◆ **What the exercise asks**: If a line in the entries below includes "busy", show that line.

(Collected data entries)
────────────────────────────────────────

==> src/rtl/sha256_round_engine.sv <==
// Iterative SHA-256 compression of one 512-bit block, UNROLL rounds per clock.
// The message schedule lives in a sliding 16-word window; the digest is registered.
module sha256_round_engine #(
  parameter int unsigned UNROLL = 1
) (
  input  logic         clk,
  input  logic         rst,
  input  logic         start,
  input  logic [511:0] block_in,
  input  logic [255:0] hash_in,
  output logic         ready,
  output logic         busy,
  output logic         valid,
  output logic [255:0] digest
);

  if (!(UNROLL == 1 || UNROLL == 2 || UNROLL == 4 || UNROLL == 8)) begin : g_bad_unroll
    $error("sha256_round_engine: UNROLL must be 1, 2, 4 or 8");
  end

  localparam logic [5:0] Step  = 6'(UNROLL);
  localparam logic [5:0] LastT = 6'(64 - UNROLL);

  localparam logic [31:0] KRom [64] = '{
    32'h428a2f98, 32'h71374491, 32'hb5c0fbcf, 32'he9b5dba5,
    32'h3956c25b, 32'h59f111f1, 32'h923f82a4, 32'hab1c5ed5,
    32'hd807aa98, 32'h12835b01, 32'h243185be, 32'h550c7dc3,
    32'h72be5d74, 32'h80deb1fe, 32'h9bdc06a7, 32'hc19bf174,
    32'he49b69c1, 32'hefbe4786, 32'h0fc19dc6, 32'h240ca1cc,
    32'h2de92c6f, 32'h4a7484aa, 32'h5cb0a9dc, 32'h76f988da,
    32'h983e5152, 32'ha831c66d, 32'hb00327c8, 32'hbf597fc7,
    32'hc6e00bf3, 32'hd5a79147, 32'h06ca6351, 32'h14292967,
    32'h27b70a85, 32'h2e1b2138, 32'h4d2c6dfc, 32'h53380d13,
    32'h650a7354, 32'h766a0abb, 32'h81c2c92e, 32'h92722c85,
    32'ha2bfe8a1, 32'ha81a664b, 32'hc24b8b70, 32'hc76c51a3,
    32'hd192e819, 32'hd6990624, 32'hf40e3585, 32'h106aa070,
    32'h19a4c116, 32'h1e376c08, 32'h2748774c, 32'h34b0bcb5,
    32'h391c0cb3, 32'h4ed8aa4a, 32'h5b9cca4f, 32'h682e6ff3,
    32'h748f82ee, 32'h78a5636f, 32'h84c87814, 32'h8cc70208,
    32'h90befffa, 32'ha4506ceb, 32'hbef9a3f7, 32'hc67178f2
  };

  typedef enum logic [1:0] {StIdle, StRound, StDone} state_e;

  function automatic logic [31:0] rotr(input logic [31:0] x, input int n);
    return (x >> n) | (x << (32 - n));
  endfunction

  function automatic logic [31:0] bsig0(input logic [31:0] x);
    return rotr(x, 2) ^ rotr(x, 13) ^ rotr(x, 22);
  endfunction

  function automatic logic [31:0] bsig1(input logic [31:0] x);
    return rotr(x, 6) ^ rotr(x, 11) ^ rotr(x, 25);
  endfunction

  function automatic logic [31:0] ssig0(input logic [31:0] x);
    return rotr(x, 7) ^ rotr(x, 18) ^ (x >> 3);
  endfunction

  function automatic logic [31:0] ssig1(input logic [31:0] x);
    return rotr(x, 17) ^ rotr(x, 19) ^ (x >> 10);
  endfunction

  function automatic logic [31:0] ch(input logic [31:0] x, y, z);
    return (x & y) ^ (~x & z);
  endfunction

  function automatic logic [31:0] maj(input logic [31:0] x, y, z);
    return (x & y) ^ (x & z) ^ (y & z);
  endfunction

  state_e       state_q;
  logic [5:0]   t_q;
  logic [31:0]  w_q  [16];
  logic [31:0]  wv_q [8];
  logic [31:0]  hs_q [8];
  logic [255:0] digest_q;
  logic         valid_q;

  logic [31:0]  w_d  [16];
  logic [31:0]  wv_d [8];
  logic [255:0] digest_d;

  // Chain UNROLL rounds; ext holds W[t..t+15+UNROLL] so the window can slide.
  always_comb begin
    logic [31:0] ext [16 + UNROLL];
    logic [31:0] wv  [8];
    logic [31:0] t1, t2;
    for (int i = 0; i < 16; i++) ext[i] = w_q[i];
    for (int k = 0; k < int'(UNROLL); k++) begin
      ext[16 + k] = ssig1(ext[14 + k]) + ext[9 + k] + ssig0(ext[1 + k]) + ext[k];
    end
    for (int i = 0; i < 8; i++) wv[i] = wv_q[i];
    for (int u = 0; u < int'(UNROLL); u++) begin
      t1 = wv[7] + bsig1(wv[4]) + ch(wv[4], wv[5], wv[6]) + KRom[t_q + 6'(u)] + ext[u];
      t2 = bsig0(wv[0]) + maj(wv[0], wv[1], wv[2]);
      wv[7] = wv[6];
      wv[6] = wv[5];
      wv[5] = wv[4];
      wv[4] = wv[3] + t1;
      wv[3] = wv[2];
      wv[2] = wv[1];
      wv[1] = wv[0];
      wv[0] = t1 + t2;
    end
    for (int i = 0; i < 16; i++) w_d[i] = ext[i + int'(UNROLL)];
    for (int i = 0; i < 8; i++) wv_d[i] = wv[i];
  end

  always_comb begin
    digest_d = '0;
    for (int i = 0; i < 8; i++) digest_d[255 - 32*i -: 32] = hs_q[i] + wv_q[i];
  end

  always_ff @(posedge clk) begin
    if (rst) begin
      state_q  <= StIdle;
      t_q      <= '0;
      digest_q <= '0;
      valid_q  <= 1'b0;
      for (int i = 0; i < 16; i++) w_q[i] <= '0;
      for (int i = 0; i < 8; i++) begin
        wv_q[i] <= '0;
        hs_q[i] <= '0;
      end
    end else begin
      valid_q <= 1'b0;
      case (state_q)
        StIdle: begin
          if (start) begin
            for (int i = 0; i < 16; i++) w_q[i] <= block_in[511 - 32*i -: 32];
            for (int i = 0; i < 8; i++) begin
              wv_q[i] <= hash_in[255 - 32*i -: 32];
              hs_q[i] <= hash_in[255 - 32*i -: 32];
            end
            t_q     <= '0;
            state_q <= StRound;
          end
        end
        StRound: begin
          for (int i = 0; i < 16; i++) w_q[i] <= w_d[i];
          for (int i = 0; i < 8; i++) wv_q[i] <= wv_d[i];
          t_q <= t_q + Step;
          if (t_q == LastT) state_q <= StDone;
        end
        StDone: begin
          digest_q <= digest_d;
          valid_q  <= 1'b1;
          state_q  <= StIdle;
        end
        default: state_q <= StIdle;
      endcase
    end
  end

  assign ready  = (state_q == StIdle);
  assign busy   = (state_q != StIdle);
  assign valid  = valid_q;
  assign digest = digest_q;

endmodule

────────────────────────────────────────

◆ **Task output**:
  output logic         busy,
  assign busy   = (state_q != StIdle);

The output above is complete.